● BRIEF
Which lines of the data hold the word "global"? Copy all of them.

● Saved data entries

++++++++++

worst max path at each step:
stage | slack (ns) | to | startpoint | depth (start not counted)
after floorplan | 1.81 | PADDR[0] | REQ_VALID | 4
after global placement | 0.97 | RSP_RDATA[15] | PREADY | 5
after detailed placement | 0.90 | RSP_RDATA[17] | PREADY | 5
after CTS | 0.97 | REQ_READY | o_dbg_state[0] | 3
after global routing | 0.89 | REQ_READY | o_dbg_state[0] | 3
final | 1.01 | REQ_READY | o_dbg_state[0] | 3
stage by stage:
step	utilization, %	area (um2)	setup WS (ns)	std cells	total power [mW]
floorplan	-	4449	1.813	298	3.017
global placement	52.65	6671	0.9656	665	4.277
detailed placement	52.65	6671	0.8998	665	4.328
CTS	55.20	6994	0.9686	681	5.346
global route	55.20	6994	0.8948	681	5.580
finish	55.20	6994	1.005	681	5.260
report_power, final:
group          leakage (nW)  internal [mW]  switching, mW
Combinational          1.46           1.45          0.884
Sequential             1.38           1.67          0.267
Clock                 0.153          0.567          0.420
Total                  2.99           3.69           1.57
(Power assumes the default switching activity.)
[src/rtl/pipelined_norm_shifter.sv]
// Two-stage valid/ready left shifter and normaliser for the FP add/sub path.
// Stage 1 picks the shift (explicit or leading-zero count), adjusts the
// exponent with a denormal clamp and flags zero/underflow. Stage 2 applies
// the shift with a logarithmic barrel shifter into the output registers.
// DataSize must be smaller than 2**ShiftBits so a shift of DataSize fits.
module pipelined_norm_shifter #(
  parameter int DataSize  = 25,
  parameter int ShiftBits = 5,
  parameter int ExpSize   = 8
) (
  input  logic                 Clk,
  input  logic                 Reset,
  input  logic                 InValid,
  output logic                 InReady,
  input  logic [DataSize-1:0]  Mantissa,
  input  logic [ExpSize-1:0]   Exponent,
  input  logic                 Mode,
  input  logic [ShiftBits-1:0] Shifts,
  output logic                 OutValid,
  input  logic                 OutReady,
  output logic [DataSize-1:0]  Aligned,
  output logic [ExpSize-1:0]   ExponentOut,
  output logic [ShiftBits-1:0] ShiftApplied,
  output logic                 Zero,
  output logic                 Underflow
);

  // Wide enough to compare and subtract shift amounts and exponents unsigned.
  localparam int CmpW = ((ExpSize > ShiftBits) ? ExpSize : ShiftBits) + 1;
  localparam logic [ShiftBits-1:0] FullShift = ShiftBits'(DataSize);

  // Leading-zero count; an all-zero word counts as DataSize.
  function automatic logic [ShiftBits-1:0] lzc(input logic [DataSize-1:0] v);
    logic [ShiftBits-1:0] n;
    n = FullShift;
    for (int i = 0; i < DataSize; i++) begin
      if (v[i]) n = ShiftBits'(DataSize - 1 - i);
    end
    return n;
  endfunction

  // Handshake
  logic s1_valid;
  logic s1_take;
  logic s2_take;

  assign s2_take = !OutValid || OutReady;
  assign s1_take = !s1_valid || s2_take;
  assign InReady = s1_take;

  // Stage-1 decision signals
  logic                 d_zero;
  logic                 d_uf;
  logic [ShiftBits-1:0] d_raw;
  logic [ShiftBits-1:0] d_shift;
  logic [ExpSize-1:0]   d_exp;

  // Stage-1 registers
  logic [DataSize-1:0]  s1_mant;
  logic [ShiftBits-1:0] s1_shift;
  logic [ExpSize-1:0]   s1_exp;
  logic                 s1_zero;
  logic                 s1_uf;

  // Choose the shift amount, adjusted exponent and flags for the incoming beat.
  always_comb begin
    // NOTE: every signal gets a default before any branch, so no path can leave a latch.
    d_zero  = (Mantissa == '0);
    d_raw   = Mode ? lzc(Mantissa) : Shifts;
    d_uf    = 1'b0;
    d_shift = '0;
    d_exp   = '0;
    if (!d_zero) begin
      d_uf = CmpW'(d_raw) > CmpW'(Exponent);
      if (Mode) begin
        // Normalising past the exponent floor yields a denormal: stop at Exponent.
        d_shift = d_uf ? ShiftBits'(Exponent) : d_raw;
      end else begin
        // Explicit shifts of DataSize or more flush the mantissa completely.
        d_shift = (CmpW'(d_raw) >= CmpW'(DataSize)) ? FullShift : d_raw;
      end
      if (!d_uf) d_exp = ExpSize'(CmpW'(Exponent) - CmpW'(d_shift));
    end
  end

  // Stage-1 valid flag advances whenever the stage can take a new beat.
  always_ff @(posedge Clk) begin
    // NOTE: sequential state uses non-blocking assignments so every register samples pre-edge values.
    if (Reset) begin
      s1_valid <= 1'b0;
    end else if (s1_take) begin
      s1_valid <= InValid;
    end
  end

  // Stage-1 payload capture on an accepted beat.
  always_ff @(posedge Clk) begin
    // NOTE: the payload is qualified by s1_valid, so it is deliberately left without reset.
    if (s1_take && InValid) begin
      s1_mant  <= Mantissa;
      s1_shift <= d_shift;
      s1_exp   <= d_exp;
      s1_zero  <= d_zero;
      s1_uf    <= d_uf;
    end
  end

  // Logarithmic barrel shifter: level k shifts by 2**k when bit k is set.
  logic [DataSize-1:0] lvl [ShiftBits+1];

  assign lvl[0] = s1_mant;

  for (genvar k = 0; k < ShiftBits; k++) begin : g_lvl
    localparam int Step = 1 << k;
    if (Step >= DataSize) begin : g_flush
      assign lvl[k+1] = s1_shift[k] ? '0 : lvl[k];
    end else begin : g_shift
      assign lvl[k+1] = s1_shift[k] ? {lvl[k][DataSize-1-Step:0], {Step{1'b0}}} : lvl[k];
    end
  end

  // Output registers: load the shifted result when stage 2 can advance, hold otherwise.
  always_ff @(posedge Clk) begin
    if (Reset) begin
      OutValid     <= 1'b0;
      Aligned      <= '0;
      ExponentOut  <= '0;
      ShiftApplied <= '0;
      Zero         <= 1'b0;
      Underflow    <= 1'b0;
    end else if (s2_take) begin
      OutValid <= s1_valid;
      if (s1_valid) begin
        Aligned      <= lvl[ShiftBits];
        ExponentOut  <= s1_exp;
        ShiftApplied <= s1_shift;
        Zero         <= s1_zero;
        Underflow    <= s1_uf;
      end
    end
  end

endmodule
--- config.mk ---
export PLATFORM = sky130hd
export DESIGN_NAME = cart_loader
export DESIGN_NICKNAME = d
export VERILOG_FILES = /design/src/rtl/cart_loader.sv
export SDC_FILE = /design/constraint.sdc
export NUM_CORES = 1
export LEC_CHECK = 0
export BUFFER_PORTS_ARGS = -buffer_cell sky130_fd_sc_hd__clkbuf_2
export CORE_ASPECT_RATIO = 0.5
export CORE_MARGIN = 2
export CORE_UTILIZATION = 61
export DETAILED_ROUTE_END_ITERATION = 8
export MAX_ROUTING_LAYER = met4
export PLACE_DENSITY = 0.84
export SLEW_MARGIN = 10
export SYNTH_ARGS = -nofsm -noshare
export SYNTH_HDL_FRONTEND = slang
export SYNTH_SLANG_ARGS = --single-unit
--- constraint.sdc ---
create_clock -name clk_i -period 8.16 [get_ports clk_i]
set_input_delay 1.224 -clock clk_i [delete_from_list [all_inputs] [get_ports clk_i]]
set_output_delay 1.224 -clock clk_i [all_outputs]
set_load 0.02 [all_outputs]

++++++++++

● EXERCISE ANSWER
after global placement | 0.97 | RSP_RDATA[15] | PREADY | 5
after global routing | 0.89 | REQ_READY | o_dbg_state[0] | 3
global placement	52.65	6671	0.9656	665	4.277
global route	55.20	6994	0.8948	681	5.580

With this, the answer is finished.